Thursday, November 25, 2004

Hiding Breast Bombs

Since the Thanksgiving holiday is the busiest travel time in our nation, I thought Maureen Dowd's Op-Ed in today's NYTimes might be appropriate to the day.
It always makes me feel slimy and humiliated, as though I'm in one of those cheesy women-in-prison movies, with titles like "Caged," "Slammer Girls" or "Reform School Girls."

In two articles in The Times, Joe Sharkey has chronicled the plaints of women angry about new procedures in airport security that have increased both the number and intensity of the airport pat-down, or "breast exam," as one woman put it.

Even a stripper complained in an e-mail message to Mr. Sharkey that she found her experiences degrading: "On one occasion a screener flat out asked if they were fake."
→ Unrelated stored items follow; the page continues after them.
===== config.mk =====
export PLATFORM = sky130hd
export DESIGN_NAME = dread_tracker
export DESIGN_NICKNAME = d
export VERILOG_FILES = /design/src/rtl/dread_pkg.sv /design/src/rtl/dread_match.sv /design/src/rtl/dread_timer.sv /design/src/rtl/dread_ctrl.sv /design/src/rtl/dread_tracker.sv
export SDC_FILE = /design/constraint.sdc
export NUM_CORES = 1
export LEC_CHECK = 0
export ABC_AREA = 0
export ABC_CLOCK_PERIOD_IN_PS = 2000
export BUFFER_PORTS_ARGS = -buffer_cell sky130_fd_sc_hd__buf_2
export CORE_AREA = 4 4 104 106
export CTS_CLUSTER_SIZE = 30
export DETAILED_ROUTE_END_ITERATION = 6
export DIE_AREA = 0 0 108 110
export MAX_ROUTING_LAYER = met4
export PLACE_DENSITY_LB_ADDON = 0.25
export SLEW_MARGIN = 25
export SYNTH_ARGS = -nofsm -noshare
export SYNTH_HDL_FRONTEND = slang
export SYNTH_SLANG_ARGS = --single-unit

===== constraint.sdc =====
create_clock -name clk -period 2 [get_ports clk]
set_input_delay 0.4 -clock clk [delete_from_list [all_inputs] [get_ports clk]]
set_output_delay 0.4 -clock clk [all_outputs]
set_load 0.01 [all_outputs]

===== src/rtl/dread_pkg.sv =====
package dread_pkg;
    typedef enum logic [1:0] {
        ST_IDLE  = 2'd0,
        ST_FETCH = 2'd1,
        ST_READY = 2'd2
    } dr_state_e;

    localparam int CTRL_HOLD_BIT = 0;
    localparam int CTRL_IRQ_BIT  = 1;
endpackage


===== src/rtl/dread_match.sv =====
module dread_match #(
    parameter int ADDR_W = 32,
    parameter int CMD_W  = 4
) (
    input  logic              clk,
    input  logic              rst_n,
    input  logic              capture,
    input  logic              cmp_valid,
    input  logic [ADDR_W-1:0] in_addr,
    input  logic [CMD_W-1:0]  in_cmd,
    output logic              hit,
    output logic [ADDR_W-1:0] lat_addr,
    output logic [CMD_W-1:0]  lat_cmd
);
    typedef struct packed {
        logic [ADDR_W-1:0] addr;
        logic [CMD_W-1:0]  cmd;
    } tag_t;

    tag_t tag_d, tag_q;

    always_comb begin
        tag_d = tag_q;
        if (capture) begin
            tag_d.addr = in_addr;
            tag_d.cmd  = in_cmd;
        end
    end

    always_ff @(posedge clk) begin
        if (!rst_n) tag_q <= '0;
        else        tag_q <= tag_d;
    end

    assign hit      = cmp_valid && (in_addr == tag_q.addr) && (in_cmd == tag_q.cmd);
    assign lat_addr = tag_q.addr;
    assign lat_cmd  = tag_q.cmd;

    // a capture must be visible on the latched tag one edge later
    a_r1_tag_capture: assert property (@(posedge clk) disable iff (!rst_n)
        capture |=> (lat_addr == $past(in_addr)) && (lat_cmd == $past(in_cmd)));
endmodule


===== src/rtl/dread_timer.sv =====
module dread_timer #(
    parameter int              TMR_W       = 16,
    parameter logic [TMR_W-1:0] PRELOAD_RST = 32
) (
    input  logic             clk,
    input  logic             rst_n,
    input  logic             pre_we,
    input  logic [TMR_W-1:0] pre_wdata,
    input  logic             load,
    input  logic             run,
    output logic [TMR_W-1:0] preload_q,
    output logic [TMR_W-1:0] count_q,
    output logic             zero
);
    typedef struct packed {
        logic [TMR_W-1:0] pre;
        logic [TMR_W-1:0] cnt;
    } tmr_t;

    tmr_t t_d, t_q;

    always_comb begin
        t_d = t_q;
        if (pre_we) t_d.pre = pre_wdata;
        if (load) begin
            t_d.cnt = t_q.pre;
        end else if (run && (t_q.cnt != '0)) begin
            t_d.cnt = t_q.cnt - 1'b1;
        end
    end

    always_ff @(posedge clk) begin
        if (!rst_n) begin
            t_q.pre <= PRELOAD_RST;
            t_q.cnt <= '0;
        end else begin
            t_q <= t_d;
        end
    end

    assign preload_q = t_q.pre;
    assign count_q   = t_q.cnt;
    assign zero      = (t_q.cnt == '0);

    a_r3_load_preload: assert property (@(posedge clk) disable iff (!rst_n)
        load |=> (count_q == $past(preload_q)));

    a_r3_count_step: assert property (@(posedge clk) disable iff (!rst_n)
        (run && !load && (count_q != '0)) |=> (count_q == $past(count_q) - 1'b1));

    a_r11_preload_write: assert property (@(posedge clk) disable iff (!rst_n)
        pre_we |=> (preload_q == $past(pre_wdata)));
endmodule


===== src/rtl/dread_ctrl.sv =====
module dread_ctrl (
    input  logic       clk,
    input  logic       rst_n,
    input  logic       ctrl_we,
    input  logic [1:0] ctrl_wdata,
    input  logic       clr_w1c,
    input  logic       set_discard,
    output logic       hold_q,
    output logic       irqen_q,
    output logic       sticky_q,
    output logic       irq
);
    import dread_pkg::*;

    typedef struct packed {
        logic hold;
        logic irqen;
        logic sticky;
    } ctl_t;

    ctl_t c_d, c_q;

    always_comb begin
        c_d = c_q;
        if (ctrl_we) begin
            c_d.hold  = ctrl_wdata[CTRL_HOLD_BIT];
            c_d.irqen = ctrl_wdata[CTRL_IRQ_BIT];
        end
        if (set_discard)  c_d.sticky = 1'b1;
        else if (clr_w1c) c_d.sticky = 1'b0;
    end

    always_ff @(posedge clk) begin
        if (!rst_n) c_q <= '0;
        else        c_q <= c_d;
    end

    assign hold_q   = c_q.hold;
    assign irqen_q  = c_q.irqen;
    assign sticky_q = c_q.sticky;
    assign irq      = c_q.sticky && c_q.irqen;

    a_r8_set_wins: assert property (@(posedge clk) disable iff (!rst_n)
        set_discard |=> sticky_q);

    a_r8_clear: assert property (@(posedge clk) disable iff (!rst_n)
        (clr_w1c && !set_discard) |=> !sticky_q);

    a_r9_irq_gated: assert property (@(posedge clk) disable iff (!rst_n)
        !irqen_q |-> !irq);
endmodule


===== src/rtl/dread_tracker.sv =====
module dread_tracker #(
    parameter int               ADDR_W      = 32,
    parameter int               CMD_W       = 4,
    parameter int               DATA_W      = 32,
    parameter int               TMR_W       = 16,
    parameter logic [TMR_W-1:0] PRELOAD_RST = 32
) (
    input  logic              clk,
    input  logic              rst_n,
    input  logic              req_valid,
    input  logic              req_read,
    input  logic [ADDR_W-1:0] req_addr,
    input  logic [CMD_W-1:0]  req_cmd,
    output logic              rsp_retry,
    output logic              rsp_done,
    output logic [DATA_W-1:0] rsp_data,
    output logic              fetch_req,
    output logic [ADDR_W-1:0] fetch_addr,
    output logic [CMD_W-1:0]  fetch_cmd,
    input  logic              fetch_ack,
    input  logic [DATA_W-1:0] fetch_data,
    output logic              pending,
    input  logic              pre_we,
    input  logic [TMR_W-1:0]  pre_wdata,
    output logic [TMR_W-1:0]  pre_rdata,
    output logic [TMR_W-1:0]  tmr_count,
    input  logic              ctrl_we,
    input  logic [1:0]        ctrl_wdata,
    output logic [1:0]        ctrl_rdata,
    input  logic              sts_w1c,
    output logic              discard_sts,
    output logic              discard_irq
);
    import dread_pkg::*;

    typedef struct packed {
        dr_state_e         st;
        logic [DATA_W-1:0] data;
    } trk_t;

    trk_t cur_q, nxt_d;

    logic hit, capture, load, set_disc, tmr_zero, hold_q, irqen_q;

    dread_match #(.ADDR_W(ADDR_W), .CMD_W(CMD_W)) u_match (
        .clk       (clk),
        .rst_n     (rst_n),
        .capture   (capture),
        .cmp_valid (req_valid),
        .in_addr   (req_addr),
        .in_cmd    (req_cmd),
        .hit       (hit),
        .lat_addr  (fetch_addr),
        .lat_cmd   (fetch_cmd)
    );

    dread_timer #(.TMR_W(TMR_W), .PRELOAD_RST(PRELOAD_RST)) u_timer (
        .clk       (clk),
        .rst_n     (rst_n),
        .pre_we    (pre_we),
        .pre_wdata (pre_wdata),
        .load      (load),
        .run       (cur_q.st == ST_READY),
        .preload_q (pre_rdata),
        .count_q   (tmr_count),
        .zero      (tmr_zero)
    );

    dread_ctrl u_ctrl (
        .clk         (clk),
        .rst_n       (rst_n),
        .ctrl_we     (ctrl_we),
        .ctrl_wdata  (ctrl_wdata),
        .clr_w1c     (sts_w1c),
        .set_discard (set_disc),
        .hold_q      (hold_q),
        .irqen_q     (irqen_q),
        .sticky_q    (discard_sts),
        .irq         (discard_irq)
    );

    always_comb begin
        nxt_d     = cur_q;
        rsp_retry = 1'b0;
        rsp_done  = 1'b0;
        capture   = 1'b0;
        load      = 1'b0;
        set_disc  = 1'b0;
        case (cur_q.st)
            ST_IDLE: begin
                if (req_valid && req_read) begin
                    capture   = 1'b1;
                    rsp_retry = 1'b1;
                    nxt_d.st  = ST_FETCH;
                end
            end
            ST_FETCH: begin
                rsp_retry = req_valid;
                if (fetch_ack) begin
                    load       = 1'b1;
                    nxt_d.data = fetch_data;
                    nxt_d.st   = ST_READY;
                end
            end
            ST_READY: begin
                if (tmr_zero) begin
                    set_disc  = 1'b1;
                    rsp_retry = req_valid;
                    nxt_d.st  = ST_IDLE;
                end else if (hit) begin
                    rsp_done = 1'b1;
                    nxt_d.st = ST_IDLE;
                end else if (req_valid) begin
                    rsp_retry = 1'b1;
                    if (!hold_q) nxt_d.st = ST_IDLE;
                end
            end
            default: nxt_d.st = ST_IDLE;
        endcase
    end

    always_ff @(posedge clk) begin
        if (!rst_n) begin
            cur_q.st   <= ST_IDLE;
            cur_q.data <= '0;
        end else begin
            cur_q <= nxt_d;
        end
    end

    assign rsp_data   = cur_q.data;
    assign fetch_req  = (cur_q.st == ST_FETCH);
    assign pending    = (cur_q.st != ST_IDLE);
    assign ctrl_rdata = {irqen_q, hold_q};

    a_r1_fetch_follows: assert property (@(posedge clk) disable iff (!rst_n)
        (!pending && req_valid && req_read) |=> (fetch_req && (fetch_addr == $past(req_addr))));

    a_r2_retry_in_fetch: assert property (@(posedge clk) disable iff (!rst_n)
        (fetch_req && req_valid) |-> (rsp_retry && !rsp_done));

    a_r4_done_frees: assert property (@(posedge clk) disable iff (!rst_n)
        rsp_done |=> !pending);

    a_r4_resp_exclusive: assert property (@(posedge clk) disable iff (!rst_n)
        $onehot0({rsp_retry, rsp_done}));

    a_r5_expiry_drops: assert property (@(posedge clk) disable iff (!rst_n)
        ((cur_q.st == ST_READY) && tmr_zero) |=> (!pending && discard_sts));

    a_r6_mismatch_drop: assert property (@(posedge clk) disable iff (!rst_n)
        ((cur_q.st == ST_READY) && !tmr_zero && req_valid && !hit && !hold_q) |=> !pending);

    a_r7_mismatch_hold: assert property (@(posedge clk) disable iff (!rst_n)
        ((cur_q.st == ST_READY) && !tmr_zero && req_valid && !hit && hold_q) |=> pending);

    a_r12_idle_nonread: assert property (@(posedge clk) disable iff (!rst_n)
        (!pending && req_valid && !req_read) |-> (!rsp_retry && !rsp_done));
endmodule


## Yosys cells after proc, flatten, opt, wreduce, memory -nomap -nowiden

Cells that the tools add are included.

- Register bits: 105
- Logic and storage cells: 55

- Add/subtract/negate cells: 1
- Eq/ne operators: 8
- Multiplexer cells: 24
- Reductions and logical operators: 13

Operators with widths:

| kind | number |
|---|---|
| 34-bit 2-to-1 mux | 1 |
| 32-bit equality test | 1 |
| 16-bit 2-to-1 mux | 2 |
| 16-bit zero test | 1 |
| 16-bit nonzero test | 1 |
| 16-bit by 1-bit subtractor with 16-bit output, second input constant | 1 |
| 1-bit 2-to-1 mux | 14 |
| 2-bit 2-to-1 mux | 5 |
| 4-bit != test, second input constant | 2 |
| 2-bit case mux with 3 select lines | 1 |
| 2-bit nonzero test | 3 |
| 1-bit logical AND | 5 |
| 4-bit equality test | 1 |
| 4-bit AND reduction | 1 |
| 1-bit case mux with 3 select lines | 1 |
| 2-bit by 1-bit equality test with 1-bit output, second input constant | 1 |
| 2-bit equality test, second input constant | 1 |
| 2-bit zero test | 1 |
| 2-bit by 1-bit != test with 1-bit output, second input constant | 1 |
| 2-bit != test, second input constant | 1 |
| 2-bit AND reduction | 1 |

## Depth between registers and ports, before layout

- Word-level depth: 6
- Gate-level depth with buffers: 7
- Gate-level depth less buffers: 7

## Cells and area by module

From an unflattened synthesis, not the netlist that was laid out.

- Cells, all modules: 544
- Area, all modules: 5053.6 sq um

Modules (own cells, without submodules):

| module | instances | cells an instance | area an instance (sq um) | seq. area each (sq um) |
|---|---|---|---|---|
| dread_match | 1 | 164 | 1745.4 | 720.7 |
| dread_tracker | 1 | 195 | 1637.8 | 680.7 |
| dread_timer | 1 | 175 | 1557.7 | 640.6 |
| dread_ctrl | 1 | 10 | 112.6 | 60.1 |

## Least setup slack after synthesis

Ideal clock, no wire load.

- Path kind: input-to-output
- From: input req_addr[2]
- To: output rsp_done
- Arrival time: 1.521 ns
- Slack: 0.079 ns
- Stages on the path: 4
- Cell sequence: xor2_1 > or4_1 > nor4_1 > and2_1

- Longest elaborated chain between the ends: 6

Ends and longest elaborated chain:

| element | RTL line | source |
|---|---|---|
| start, declared | dread_tracker.sv:12 | `input logic [ADDR_W-1:0] req_addr,` |
| 32-bit equality test | dread_match.sv:35 | `assign hit = cmp_valid && (in_addr == tag_q.addr) && (in_cmd == tag_q.cmd);` |
| 1-bit logical AND (2 in a row) | dread_match.sv:35 |  |
| 1-bit 2-to-1 mux | dread_tracker.sv:110 | `end else if (hit) begin` |
| 1-bit 2-to-1 mux | dread_tracker.sv:106 | `if (tmr_zero) begin` |
| 1-bit 2-to-1 mux | dread_tracker.sv:89 | `case (cur_q.st)` |
| end, declared | dread_tracker.sv:15 | `output logic rsp_done,` |

No other way between the ends.

## Worst setup path after layout

- From: register u_match.tag_q, in the netlist u_match.lat_addr[10]
- To: output rsp_retry

- Longest elaborated chain between the ends: 6

Ends and longest elaborated chain:

| element | RTL line | source |
|---|---|---|
| start, declared | dread_match.sv:20 | `tag_t tag_d, tag_q;` |
| start signal, assigned | dread_match.sv:32 | `else tag_q <= tag_d;` |
| 32-bit equality test | dread_match.sv:35 |  |
| 1-bit logical AND (2 in a row) | dread_match.sv:35 |  |
| 1-bit 2-to-1 mux | dread_tracker.sv:110 |  |
| 1-bit 2-to-1 mux | dread_tracker.sv:106 |  |
| 1-bit case mux with 3 select lines | dread_tracker.sv:89 |  |
| end, declared | dread_tracker.sv:14 | `output logic rsp_retry,` |

No other way between the ends.

==> impl_results.md <==
* Status: finished with violations
* Failing checks: setup timing
* Final setup margin at -523 ps
* Initial antenna violation count at 0
* Area leader, netlist: dfxtp_1
* Row count at 36
* Initial drt markers at 280
* Yosys cell types at 41
* DRC violations left at 0
* # diodes at 0
* Leak Pwr at 2.90 nW
* Worst EP arrival at 2120 ps
* Tot GR Track Use at 21.9%
* Routed WL per cell at 14.1 µm
* #FFs+latches synth at 105
* Max-cap violation count at 0
* Fmax at 0.396 GHz
* DIE HEIGHT at 110 µm
* Tmin final at 2520 ps
* Vias in the first global route at 4385
* Max-slew violations at 0
* Largest net degree at the start of global routing at 46
* HP Class: in -> reg
* Hold Fails Final Rpt at 0
* Met1 usage at 25.6%
* Total wire length at 12800 µm
* Top_reg_cell synth: dfxtp_1
* Area Overhead vs Synth at 29.9%
* # H-tree levels at 3
* CTS buffer count at 9
* Post-synthesis sequential area ratio at 44.8%
* RSZ-0062 raised after global routing: true
* DP Area at 5860 µm²
* Relative slew slack at 66.0%
* Syn_nets at 671
* Ys async rst share at 0%
* First-pass GRT wire length at 20300 µm
* Final core utilization at 62.4%
* Avg Inst Size Synth at 8.15 µm²
* Power Density at 670 nW/µm²
* Worst-skew pair later-pin latency at 350 ps
* Mapped Cells at 576
* Least-Margin Pin Slew at 510 ps
* Design area at 6100 µm²
* Global route overflow at 0
* TritonCTS clock tree: yes
* Nets at 865
* Post-synth top area share at 44.8%
* Vias/cell at 5.06
* Post-DRT Antenna Nets at 0
* Period utilisation layout at 126%
* Detailed placement HPWL at 9750 µm
* Post-synth EDFFs at 0
* Fraction of layout cells with a size suffix above 1 at 37.3%
* Die X at 108 µm
* Grt met2 use at 36.9%
* Initial Utilization at 48.0%
* Busiest layer in global routing: met2
* CP Capture Type: primary output
* Worst-path fanout max at 3
* CTS root buffer: clkbuf_8
* Commonest cells after routing, fill and taps aside: 200 x buf_2, 155 x nand2_1, 100 x dfxtp_1
* Post-Syn Area at 4690 µm²
* Routed via count at 4598
* Die ar. at 11900 µm²
* Ranking of synthesized cells by area: dfxtp_1 45%, nand2_1 12%, a21oi_1 9.0%
* VDD IR-drop max at 0.000382 V
* Gpl congestion at 0.849
* CP Class: reg -> out
* Skew final at 7.19 ps
* CTS sink cnt at 105
* WHS at 256 ps
* Commonest non-fill, non-tap cell in the layout: buf_2
* Core Area at 9770 µm²
* TritonRoute pass-1 iters at 4
* Clock-pin slew on the worst setup and hold paths at 100 ps
* Final Setup Violations at 2
* Ports at 202
* Data required time of the worst path at 1600 ps
* Number of port buffers at 201
* Post-place setup slack at -398 ps
* Clock buffer depth at 2
* Startpoint types: flip-flop
* Tot Pwr at 4.08 mW
* M3 GR Usage at 4.08%
* R2R Setup Slk at 140 ps
* Synthesis warning total at 0
## kinds of logic (layout without fill, tap and decap cells)
logic type               Yosys count  count (layout)  synth area share [%]
adder cells (fa/ha/maj)            1               1                 0.266
XOR/XNOR                          34              34                  6.34
AO/OA/AOI/OAI                    116             116                  14.5
multiplexers                      18              18                  3.84
AND/OR/NAND/NOR                  229             229                  21.6
buffers and inverters             73             272                  8.66
flip-flops                       105             105                  44.8
## worst paths after layout
path / from / endpoint / cells past startpoint
worst max register to register: u_timer.count_q[0] / cur_q[33] / 9
worst max-delay path: u_match.lat_addr[10] / rsp_retry / 8
worst min-delay path: pre_wdata[5] / u_timer.preload_q[5] / 3
worst min register to register: rsp_data[28] / rsp_data[28] / 2
## area by class of cell
cell class | count | area, µm²
fill | 928 | 3680
multi-input combinational | 398 | 2220
sequential | 105 | 2110
timing repair buffer | 248 | 1390
tap | 133 | 166
clock buffer | 13 | 159
inverter | 8 | 30.0
clock inverter | 3 | 25.0
## critical path: stages, from the launching register on
cell,delay [ps]
dfxtp_2,340
xor2_1,170
nor4_2,260
buf_4,150
nand4_1,100
nor4_2,330
buf_4,170
a31oi_1,80
buf_2,160
## Yosys cell counts, types with 2 or more instances
cell       instances
inv_1              8
o221ai_1           2
nor4_1            10
nand3_1            7
nand2_1          155
mux2i_1           18
clkbuf_1          27
dfxtp_1          105
or3_1              3
o21ai_0            3
and2_1             3
a31oi_1            8
nand2b_1           2
xor2_1            34
nor3_1             2
or2_2              4
nand4_1            4
a221oi_1           2
buf_4             34
buf_2              4
a2bb2oi_1          2
nor2_1            26
a21oi_1           84
o211ai_1           6
o311ai_0           3
or4_1              3
nor4_2             3
## flip-flops by register name, summed over array words and instances, names as in the netlist
register,flops
rsp_data,32
u_match.lat_addr,32
u_timer.count_q,16
u_timer.preload_q,16
u_match.lat_cmd,4
cur_q,2
u_ctrl.hold_q,1
u_ctrl.irqen_q,1
u_ctrl.sticky_q,1
## repair_timing
item | 4_1_cts | 5_1_grt
setup buffers | 2 | 0
gates resized for setup | 8 | 3
pin swaps | 5 | 2
setup endpoints to repair | 2 | 2
hold buffers | 0 | 0
## power breakdown
group | switching (mW) | internal, mW | total [mW]
Clock | 0.694 | 0.528 | 1.22
Sequential | 0.0595 | 2.17 | 2.23
Combinational | 0.344 | 0.288 | 0.632
## metrics by stage
step | setup TNS [ps] | std cells
detailed placement | -796 | 890
finish | -1040 | 908
floorplan | 0 | 576
global placement | -574 | 890
global route | -1410 | 908
CTS | -1040 | 908
## per-layer routing
layer  routed length (µm)  vias to the layer above  part of all wire (%)
li1                     -                     2290                     -
met2                 6490                      166                    51
met3                  863                       33                   6.7
met1                 5070                     2109                    40
met4                  395                        0                   3.1
met5                    0                        -                     0
No activity file was read; power rests on OpenSTA's default activity.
I know it's not just women who are uncomfortable; a guy I know said a male screener at the Miami airport recently stuck a hand down the front of his pants, making him feel "totally manhandled." And I heard the sad tale of a red-faced Washington businessman who took off his shoes, only to show the room the red painted toenails he had forgotten to wipe off.

I've never wanted to complain because I assume there are inconveniences that go along with greater security. But I would feel less creepy if I thought this were part of an effective overall strategy of protecting the country. I don't.

Iraq is draining money we should be spending protecting ourselves. Only 3 to 5 percent of containers coming into ports are checked, and only a tiny percentage of air, rail and truck cargo is inspected. Congress is turning homeland security money into another avenue of pork. Tom Ridge is still making fuzzy ads telling people to have a plan of action and referring them to his Web site, which hasn't gotten much beyond duct tape.

If we were buttoning up the borders and making the airlines safer, unbuttoning in public would be more bearable.

I've only flown once since all this shit got started and I got checked very thoroughly because (I guess) I had a one-way ticket. They didn't find my toenail polish. This whole deal is a crock and now the inspectors are likely to be minimum-wage private employees with not even as much accountability as there is now.